齐草黄仰头大笑一声,其面容幽光难明,不屑道:
“虚伪”
“大胆!”一道女声响起,尖利若狐啼,喝罢摇晃法铃,口中嗡嗡吟诵经文。
这暗室内忽然冰冷如冬,寒霜沉降,于周遭逐渐聚拢成团,如电般激射而出。
擦着齐草黄鬓发,轰击在岩石表面,发出咔咔的冰结声响。
【霜石经】
齐家寨所藏寒系法经前十之属,非对族中有突出贡献者,不予学习。
单是擦过几缕碎发,齐草黄半张脸已然爬满冰霜。
皮肉转瞬变僵变硬,若是被正面击中,大好头颅顷刻就掉了。
齐草黄抬手摸了一把脸,面色无惧。
这九个各怀心思祭师,他们之所以在这儿,不是来看着自己受辱的。
所有的手段、红脸唱完白脸唱,都是前戏。
但前戏太长,已经让早已知晓下文的齐草黄厌烦。
“天快亮了。”齐草黄言简意赅。
于是。
齐蛛缓缓开口,笑道:
“这冰霜能夺人性命,却夺不走你的胆气,虎日祖灵大道场上,成功者中必有你齐草黄之名。”

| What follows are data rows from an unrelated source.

$ cat design/flow/design.v
module iq_to_db_top (
    input  logic         i_clk,           
    input  logic         i_rst_n,         
    input  logic         i_en,            
    input  logic [15:0]  i_data_i,        
    input  logic [15:0]  i_data_q,        
    output logic [15:0]  o_db_result_q8   
);
    localparam int P_BIT_WIDTH   = 16;
    localparam int P_ALPHA_SHIFT = 3;
    logic [P_BIT_WIDTH-1:0] abs_i, abs_q;     
    logic [P_BIT_WIDTH:0]   mag_approx;       
    logic [15:0]            log2_q10;         
    logic [31:0]            db_scaled;        
    logic signed [15:0]     db_val;           
    logic [P_BIT_WIDTH-1:0] mx_val, mn_val;
    always_ff @(posedge i_clk or negedge i_rst_n) begin : stage1_proc
        if (!i_rst_n) begin
            abs_i <= '0;
            abs_q <= '0;
            mag_approx <= '0;
        end else if (i_en) begin
            abs_i <= ($signed(i_data_i) < 0) ? -$signed(i_data_i) : i_data_i;
            abs_q <= ($signed(i_data_q) < 0) ? -$signed(i_data_q) : i_data_q;
            if (abs_i > abs_q) begin
                mx_val = abs_i;
                mn_val = abs_q;
            end else begin
                mx_val = abs_q;
                mn_val = abs_i;
            end  
            mag_approx <= (mx_val - (mx_val >> 5)) + ((mn_val >> 2) + (mn_val >> 3) + (mn_val >> 5));
        end  
    end : stage1_proc
    logic [4:0]  leading_bit;  
    logic [9:0]  fraction;     
    logic        found_msb;
    always_comb begin : lod_comb
        leading_bit = 5'd0;
        fraction    = 10'd0;
        found_msb   = 1'b0;
        for (int k = 16; k >= 0; k--) begin
            if (mag_approx[k] && !found_msb) begin
                found_msb   = 1'b1;
                leading_bit = 5'(k);
                if (k >= 10) begin
                    fraction = mag_approx[k-1 -: 10];
                end else if (k > 0) begin
                    fraction = 10'(mag_approx << (10 - k));
                end else begin
                    fraction = 10'd0;
                end  
            end  
        end  
    end : lod_comb
    always_ff @(posedge i_clk or negedge i_rst_n) begin : stage2_proc
        if (!i_rst_n) begin
            log2_q10 <= '0;
        end else if (i_en) begin
            log2_q10 <= {leading_bit, fraction};
        end  
    end : stage2_proc
    assign db_scaled = (32'(log2_q10) * 32'd1541);
    always_ff @(posedge i_clk or negedge i_rst_n) begin : stage3_proc
        if (!i_rst_n) begin
            db_val <= '0;
        end else if (i_en) begin
            db_val <= 16'(db_scaled >> 10); 
        end  
    end : stage3_proc
    localparam int ACC_WIDTH = 16 + 3;  
    logic signed [ACC_WIDTH-1:0] filter_acc;  
    always_ff @(posedge i_clk or negedge i_rst_n) begin : stage4_proc
        if (!i_rst_n) begin
            filter_acc <= '0;
            o_db_result_q8 <= '0;
        end else if (i_en) begin
            filter_acc <= filter_acc + $signed(db_val) - $signed(filter_acc >>> 3);
            o_db_result_q8 <= 16'(filter_acc >>> 3);
        end  
    end : stage4_proc
endmodule : iq_to_db_top
$ cat design/flow/run.sh
#!/bin/bash
# OpenROAD 26Q1-2900-gdf79404cd8, Yosys 0.63+post, stock flow scripts
make -C /OpenROAD-flow-scripts/flow DESIGN_CONFIG=/design/flow/config.mk WORK_HOME=/design/flow/orfs finish
$ cat design/flow/config.mk
export PLATFORM = sky130hd
export DESIGN_NAME = iq_to_db_top
export DESIGN_NICKNAME = iq_to_db_top
export VERILOG_FILES = /design/flow/design.v
export SDC_FILE = /design/flow/constraint.sdc
export NUM_CORES = 4
export LEC_CHECK = 1
export CORE_UTILIZATION = 50
export SYNTH_HDL_FRONTEND = slang
$ cat design/flow/constraint.sdc
current_design iq_to_db_top

set clk_period 9.5
set clk_io_pct 0.2

create_clock -name clk0 -period $clk_period [get_ports {i_clk}]

set non_clock_inputs [all_inputs -no_clocks]
set_input_delay [expr $clk_period * $clk_io_pct] -clock clk0 $non_clock_inputs
set_output_delay [expr $clk_period * $clk_io_pct] -clock clk0 [all_outputs]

“但...你弟弟愚笨,天姿不显,内无锦绣,想必是没那个运气能揭开蒙面纸....”
“现在你有机会能帮他,草黄...你帮不帮。”
齐草黄皱眉:
“学堂先生教过一句老话,光阴如金,让我们为彼此省一些黄金吧,堂姑。”
闻言,齐蛛对其又添几分厌恶。
“齐负子违背流放判决,夜犯祠堂,意图再次窃经,你,他的儿子,齐家寨的好儿郎,恰好撞破其行径,将其就地正法。”
“齐氏族规,诛外敌者受上赏!”
“我等将力请族长为你亲绶英雄带,赐长老位,且藏经阁前两层,你可任选三部法经,前提是你的蒙面纸已经揭下。”
“如何?”
齐草黄咧嘴一笑,露出森白的牙齿,道:
“故事很好,但主角待遇太差了些。”
齐蛛皱眉正欲开口,被一男声打断,其声若清泉,如鸣佩环,短短几字就令人心旷不已。
“能谈。”
齐草黄眸子微凝,前世未曾有此等谈话,他没想到族长竟然也在九人之中。
“族长大人开口,我自是信的。”
稍作思索,便调整好要求,伸出三根手指道:
“条件有三”
“第一,齐草玄在祖灵大道场时为他诵经的祖灵必须十位以上,并满足他鹊桥、种道、生花阶段的一切修行资源”
“第二,藏经阁选基础法经时,齐草玄必须得到【叙古经】”
“第三,我要插布神树上的毒月一颗。”
话音未落,齐蛛等人的喝骂声便盖了上来。
“【叙古经】乃是族长继任者才能修习,你当是街边破烂货什么人都能学吗,再说神树上毒月,你也敢想!”
“简直吃了熊心豹子胆,还作理所当然,你当我等是商队那些蠢猪猡,任你开价不成!”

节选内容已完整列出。